Congress is poised to approve legislation to continue a payroll tax holiday and extend benefits for the long-term unemployed.
The goal is to make sure Americans have enough spending money to keep the recovery from faltering. President Obama is expected to sign the legislation.
And most economists are applauding, saying Congress should pass the measure to stimulate growth, even though many indicators already are pointing up. Recent data show job creation is accelerating, retail sales are improving and even housing is perking up a bit. The stock market has been advancing sharply.
But all of it is fragile.
“If you withdrew the stimulus, consumer spending would be less,” said Ann Owen, a professor at Hamilton College and a former economist at the Federal Reserve.
And this economy needs every possible penny of consumer spending because it remains so far from healthy, she said. “Consumer confidence is growing, but we’re not there yet,” she said. “There would be a real risk if you withdrew this stimulus.”
Last year, Congress agreed to cut the payroll tax, which funds Social Security. The tax holiday expired with 2011, but was revived for the first two months of this year. The new legislation would extend the tax holiday through the end of the year.
That extension means a savings of about $20 a week to a worker earning $50,000 a year. That extra cash can help people keep up with the price of gasoline and groceries.
The legislation also will provide unemployed workers, who typically get about 26 weeks of jobless benefits, with up to 99 weeks of payments. Later this year, the cap would gradually decline to 73 weeks. The unemployment rate has dropped in recent months, but remains very high at 8.3 percent. More than 12 million people are still looking for work.
Robert Shapiro, an economist who served as the undersecretary of commerce for economic affairs during the Clinton administration, said that despite recent upticks in hiring, “employment continues to be significantly lower than it should be.”
If the recovery were truly in gear, then both interest rates and inflation would be rising, said Shapiro, who now heads Sonecon LLC, an economic advisory firm.
“We will know through other signs when the economy is really building momentum,” he said. “People will start to say: ‘Hey, we can raise our prices.’ But those signs aren’t there yet.”
If anything, Congress should be doing more to stimulate a level of growth that could fend off shocks, he said. “There are real and serious threats to the economy. We could have a spike in energy prices, which could get much worse in the event of a crisis around Iran. And there’s the threat of a European meltdown,” he said. “It would be very dangerous to leave the economy without help now.”
But Kevin Hassett, an economist with the conservative American Enterprise Institute, a research group, said that if he were a lawmaker voting today, “I would not do this.”

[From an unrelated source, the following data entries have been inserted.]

This design comes from an exercise in tuning for small area and a short achievable clock period on the open sky130 flow, not from production work. In this exercise RTL edits were held to simulation tests only and were not proved equivalent to the original.

## cmp_blend
module cmp_blend (
    input  wire        clk,
    input  wire        rst,
    input  wire        in_valid,
    input  wire [15:0] in_d_r,      
    input  wire [15:0] in_d_g,
    input  wire [15:0] in_d_b,
    input  wire [15:0] in_d_a,
    input  wire [15:0] in_c_r,      
    input  wire [15:0] in_c_g,
    input  wire [15:0] in_c_b,
    input  wire [15:0] in_apx,      
    input  wire [15:0] in_ga,       
    input  wire [15:0] in_ks,       
    input  wire        in_premul,   
    input  wire [15:0] in_key_lo0,  
    input  wire [15:0] in_key_lo1,
    input  wire [15:0] in_key_lo2,
    input  wire [15:0] in_key_hi0,
    input  wire [15:0] in_key_hi1,
    input  wire [15:0] in_key_hi2,
    input  wire [2:0]  in_key_use,
    input  wire        in_key_inv,
    input  wire [15:0] in_key_soft,
    output reg         out_valid,
    output reg  [15:0] out_d_r,     
    output reg  [15:0] out_d_g,
    output reg  [15:0] out_d_b,
    output reg  [15:0] out_d_a,
    output reg  [3:0]  out_sat      
);
clock: 125.0 ns
lec_check: 0
abc_area: 1
cap_margin: 20
core_margin: 2
core_utilization: 65
cts_cluster_diameter: 100
cts_cluster_size: 30
slew_margin: 20
standard.sh (not shown) runs the stock make flow with config.mk's settings and CLKGATE_MAP_FILE= SYNTH_SCRIPT=/design/flow/synth_recipe.tcl, a recipe that flattens the netlist after the stock synthesis.
==> flow/flow/run.sh <==
#!/bin/bash
# The standard layout (standard.sh) with two changes:
#  - synthesis maps the logic with ABC's area-only standard-cell mapping
#    (two rounds of map -a, in abc_area.script) in place of ORFS's abc_area.script;
#    the registers, and every other synthesis step, are the standard ones;
#  - every input and output port still gets its own buffer, but a plain
#    buf_1 rather than the delay cell buffer_ports picks by default.
set -euo pipefail
here=$(pwd)
ports="BUFFER_PORTS_ARGS=-buffer_cell sky130_fd_sc_hd__buf_1"
rm -rf "$here/abc_scripts"
cp -r "$FLOW_HOME/scripts" "$here/abc_scripts"
cp "$here/flow/abc_area.script" "$here/abc_scripts/abc_area.script"
bash "$here/standard.sh" SCRIPTS_DIR="$here/abc_scripts" "$ports" synth > "$here/synth.log" 2>&1
bash "$here/standard.sh" "$ports" > "$here/layout.log" 2>&1
==> flow/flow/abc_area.script <==
strash
dch
map -a
strash
dch
map -a
topo
stime -c
buffer -c
upsize -c
dnsize -c
Next try:
==> flow/flow/run.sh (replaced) <==
#!/bin/bash
# The standard layout (standard.sh) with these changes:
#  - synthesis maps all the logic with ABC (its area-oriented mapper amap,
#    then ORFS's usual buffering and sizing; see abc_area.script) in place of
#    ORFS's abc_area.script, and without first extracting full and half adder
#    cells (ADDER_MAP_FILE empty); the registers, and every other synthesis
#    step, are the standard ones;
#  - every input and output port still gets its own buffer, but a plain
#    buf_1 rather than the delay cell buffer_ports picks by default.
set -euo pipefail
here=$(pwd)
ports="BUFFER_PORTS_ARGS=-buffer_cell sky130_fd_sc_hd__buf_1"
rm -rf "$here/abc_scripts"
cp -r "$FLOW_HOME/scripts" "$here/abc_scripts"
cp "$here/flow/abc_area.script" "$here/abc_scripts/abc_area.script"
bash "$here/standard.sh" SCRIPTS_DIR="$here/abc_scripts" ADDER_MAP_FILE= "$ports" synth > "$here/synth.log" 2>&1
bash "$here/standard.sh" "$ports" > "$here/layout.log" 2>&1
==> flow/flow/abc_area.script (replaced) <==
strash
dch
amap -m
topo
stime -c
buffer -c
upsize -c
dnsize -c
What happened: Die area came out lower by 4.6%. Setup slack is worse by 0.0059 ns. Core utilization came out lower by 0.42 points. Wire length came out higher by 14%. Global-route usage came out higher by 4.9 points.
Background: an optimization exercise with open tools, aiming at small area, a short achievable clock period and few clock cycles per item. Do not read the settings as production practice. Only simulation tests tie the RTL to the original design; equivalence was not proved.

// xts_line_engine
module xts_line_engine (
    input  wire         clk,
    input  wire         rst,
    input  wire         in_valid,
    output wire         in_ready,
    input  wire         in_decrypt,
    input  wire [255:0] in_key1,
    input  wire [255:0] in_key2,
    input  wire [39:0]  in_line,
    input  wire [47:0]  in_gen,
    input  wire [511:0] in_data,
    output wire         out_valid,
    input  wire         out_ready,
    output wire [511:0] out_data
);
For scale: ~26000 cells after synthesis, about 3400 flip-flops, roughly 1600 I/O pins, ~260000 um2 of cells after synthesis.
==> flow/config.mk <==
export PLATFORM = sky130hd
export DESIGN_NAME = xts_line_engine
export DESIGN_NICKNAME = xts_line_engine
export VERILOG_FILES = /design/flow/design.v
export SDC_FILE = /design/flow/constraint.sdc
export NUM_CORES = 8
export LEC_CHECK = 0
export CAP_MARGIN = 30
export CORE_MARGIN = 2
export CORE_UTILIZATION = 45
export PLACE_DENSITY = 0.55
export SLEW_MARGIN = 30
export TNS_END_PERCENT = 0
==> flow/constraint.sdc <==
create_clock -name core_clock -period 10.0 [get_ports {clk}]
set_input_delay 2.0000 -clock core_clock [delete_from_list [all_inputs] [get_ports {clk}]]
set_output_delay 2.0000 -clock core_clock [all_outputs]
set_load 0.01 [all_outputs]
standard.sh (not shown) runs the stock make flow with config.mk's settings and CLKGATE_MAP_FILE= SYNTH_SCRIPT=/design/flow/synth_recipe.tcl, a recipe that flattens the netlist after the stock synthesis.
==> flow/flow/run.sh <==
#!/bin/bash
# Layout flow: the standard flow (standard.sh), with:
#  - the standard synthesis script, with the 3-input XOR/XNOR cells added to
#    the platform's don't-use list (flow/dont_use.txt holds the platform's
#    list plus those); registers map exactly as in the standard synthesis;
#  - the port buffers (every input and output still gets one) made from
#    sky130_fd_sc_hd__buf_2 instead of the default choice.
# Each make run's output goes to its own log file here.
set -euo pipefail
MARGIN=$(cat flow/setup_margin.txt)
DONT_USE=$(cat flow/dont_use.txt)
bash standard.sh "DONT_USE_CELLS=$DONT_USE" synth > synth.log 2>&1
bash standard.sh "DONT_USE_CELLS=$DONT_USE" SETUP_SLACK_MARGIN=$MARGIN "BUFFER_PORTS_ARGS=-buffer_cell sky130_fd_sc_hd__buf_2" finish > layout.log 2>&1
==> flow/flow/dont_use.txt <==
sky130_fd_sc_hd__probe_p_8 sky130_fd_sc_hd__probec_p_8 sky130_fd_sc_hd__lpflow_bleeder_1 sky130_fd_sc_hd__lpflow_clkbufkapwr_1 sky130_fd_sc_hd__lpflow_clkbufkapwr_16 sky130_fd_sc_hd__lpflow_clkbufkapwr_2 sky130_fd_sc_hd__lpflow_clkbufkapwr_4 sky130_fd_sc_hd__lpflow_clkbufkapwr_8 sky130_fd_sc_hd__lpflow_clkinvkapwr_1 sky130_fd_sc_hd__lpflow_clkinvkapwr_16 sky130_fd_sc_hd__lpflow_clkinvkapwr_2 sky130_fd_sc_hd__lpflow_clkinvkapwr_4 sky130_fd_sc_hd__lpflow_clkinvkapwr_8 sky130_fd_sc_hd__lpflow_decapkapwr_12 sky130_fd_sc_hd__lpflow_decapkapwr_3 sky130_fd_sc_hd__lpflow_decapkapwr_4 sky130_fd_sc_hd__lpflow_decapkapwr_6 sky130_fd_sc_hd__lpflow_decapkapwr_8 sky130_fd_sc_hd__lpflow_inputiso0n_1 sky130_fd_sc_hd__lpflow_inputiso0p_1 sky130_fd_sc_hd__lpflow_inputiso1n_1 sky130_fd_sc_hd__lpflow_inputiso1p_1 sky130_fd_sc_hd__lpflow_inputisolatch_1 sky130_fd_sc_hd__lpflow_isobufsrc_1 sky130_fd_sc_hd__lpflow_isobufsrc_16 sky130_fd_sc_hd__lpflow_isobufsrc_2 sky130_fd_sc_hd__lpflow_isobufsrc_4 sky130_fd_sc_hd__lpflow_isobufsrc_8 sky130_fd_sc_hd__lpflow_isobufsrckapwr_16 sky130_fd_sc_hd__lpflow_lsbuf_lh_hl_isowell_tap_1 sky130_fd_sc_hd__lpflow_lsbuf_lh_hl_isowell_tap_2 sky130_fd_sc_hd__lpflow_lsbuf_lh_hl_isowell_tap_4 sky130_fd_sc_hd__lpflow_lsbuf_lh_isowell_4 sky130_fd_sc_hd__lpflow_lsbuf_lh_isowell_tap_1 sky130_fd_sc_hd__lpflow_lsbuf_lh_isowell_tap_2 sky130_fd_sc_hd__lpflow_lsbuf_lh_isowell_tap_4 sky130_fd_sc_hd__xor3_1 sky130_fd_sc_hd__xor3_2 sky130_fd_sc_hd__xor3_4 sky130_fd_sc_hd__xnor3_1 sky130_fd_sc_hd__xnor3_2 sky130_fd_sc_hd__xnor3_4
==> flow/flow/setup_margin.txt <==
6.0
The starting point ran to the end with no violations.
Testbench counts at the start, summed over its fixed seeds: cycles 7,416, lines 256.
Change:
==> flow/flow/run.sh (replaced) <==
#!/bin/bash
# Layout flow: the standard flow (standard.sh), with the standard
# synthesis run first and unchanged, then the layout steps with:
#  - the port buffers (every input and output still gets one) made from
#    sky130_fd_sc_hd__buf_2 instead of the default choice.
# Each make run's output goes to its own log file here.
set -euo pipefail
MARGIN=$(cat flow/setup_margin.txt)
bash standard.sh synth > synth.log 2>&1
bash standard.sh SETUP_SLACK_MARGIN=$MARGIN "BUFFER_PORTS_ARGS=-buffer_cell sky130_fd_sc_hd__buf_2" finish > layout.log 2>&1
--- a/flow/config.mk
+++ b/flow/config.mk
@@ -11 +11 @@
-export PLACE_DENSITY = 0.55
+export PLACE_DENSITY = 0.6
removed: flow/flow/dont_use.txt
=> Setup slack is better by 0.092 ns; utilization rises by 0.71 points; cell count hardly moves; via count falls by 0.62%.


xts_line_engine again, from the RTL that the note above started with.
## xts_line_engine
module xts_line_engine (
    input  wire         clk,
    input  wire         rst,
    input  wire         in_valid,
    output wire         in_ready,
    input  wire         in_decrypt,
    input  wire [255:0] in_key1,
    input  wire [255:0] in_key2,
    input  wire [39:0]  in_line,
    input  wire [47:0]  in_gen,
    input  wire [511:0] in_data,
    output wire         out_valid,
    input  wire         out_ready,
    output wire [511:0] out_data
);
Settings: LEC_CHECK=0, CAP_MARGIN=30, CORE_MARGIN=2, CORE_UTILIZATION=45, PLACE_DENSITY=0.55, SLEW_MARGIN=30, TNS_END_PERCENT=0; clock period 10.0 ns.
==> flow/flow/run.sh <==
#!/bin/bash
# Layout flow: the standard flow (standard.sh), with the standard
# synthesis run first and unchanged, then the layout steps with:
#  - the port buffers (every input and output still gets one) made from
#    sky130_fd_sc_hd__buf_2 instead of the default choice.
# Each make run's output goes to its own log file here.
set -euo pipefail
MARGIN=$(cat flow/setup_margin.txt)
bash standard.sh synth > synth.log 2>&1
bash standard.sh SETUP_SLACK_MARGIN=$MARGIN "BUFFER_PORTS_ARGS=-buffer_cell sky130_fd_sc_hd__buf_2" finish > layout.log 2>&1
Scripts as last shown in full above: flow/flow/setup_margin.txt
The first run completed without violations.
Testbench counts at the start, summed over its fixed seeds: cycles 7,416, lines 256.
Rerun with:
- CTS_BUF_LIST: default -> sky130_fd_sc_hd__clkbuf_8
=>
- The new run finished clean
- worst hold slack gets worse by 0.021 ns
- sequential share of layout area falls by 0.19 points
- core utilization rises by 0.37 points
- critical path depth falls by 4
Rerun with:
- CORE_UTILIZATION: 45 -> 48
- CTS_BUF_LIST: sky130_fd_sc_hd__clkbuf_8 -> default
- PLACE_DENSITY: 0.55 -> 0.58
The changed run finished clean. Non-clock buffer count goes down by 125. Area after synthesis stays the same. Wire length is lower by 2.0%.
Rerun with:
- CORE_UTILIZATION: 48 -> 45
- PLACE_DENSITY: 0.58 -> 0.5
Sequential share of layout area came out higher by 0.22 points.
Final cell count came out higher by 1.3%.

## port drivers added, routing unchanged
The flow's constraints put no driver on any port. The routed layouts listed below were extracted and timed again, unchanged, in two steps.
Step 1, drivers: a clkbuf_16 drives clk and a buf_2 each remaining input, both assumed.
Step 2 also shifts input and output timing later by t, the mid clock arrival at the registers, as if the neighbouring blocks saw the same clock.
a / b / c = no drivers / after step 1 / after step 2; a / b = the first two.
| run | t, ns | slack for setup (ns) | worst hold slack (ns) |
|---|---|---|---|
| the first run of note 1 | 1.198 | 5.215 / 5.215 / 4.227 | 0.423 / 0.423 / 0.423 |
| the second run of note 1 | 1.251 | 5.307 / 5.307 / 4.219 | 0.406 / 0.406 / 0.406 |
| the first run of note 2 | 1.223 | 5.474 / 5.402 / 4.180 | 0.418 / 0.418 / 0.418 |
| the second run of note 2 | 1.503 | 5.439 / 5.439 / 4.160 | 0.397 / 0.397 / 0.397 |
| the third run of note 2 | 1.220 | 5.393 / 5.393 / 4.405 | 0.411 / 0.411 / 0.411 |
| the fourth run of note 2 | 1.201 | 5.287 / 5.287 / 4.284 | 0.459 / 0.459 / 0.459 |
After both steps every run listed still meets setup and hold. The setup slack of the first run of note 2, which loses most, moves by -0.072 ns with the drivers and by -1.294 ns with both steps.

Hassett said temporary tax holidays and unemployment extensions just make people more dependent on Congress’ whims and ultimately put the economy on less firm footing. Instead of tossing out short-term stimulus measures, “I would do a big fiscal reform,” he said.
That would provide businesses, investors and workers with confidence about the future of taxes and deficits, he said. When Congress shifts its focus from long-term growth to annual fixes, “you can get into a cycle of dependency,” he said.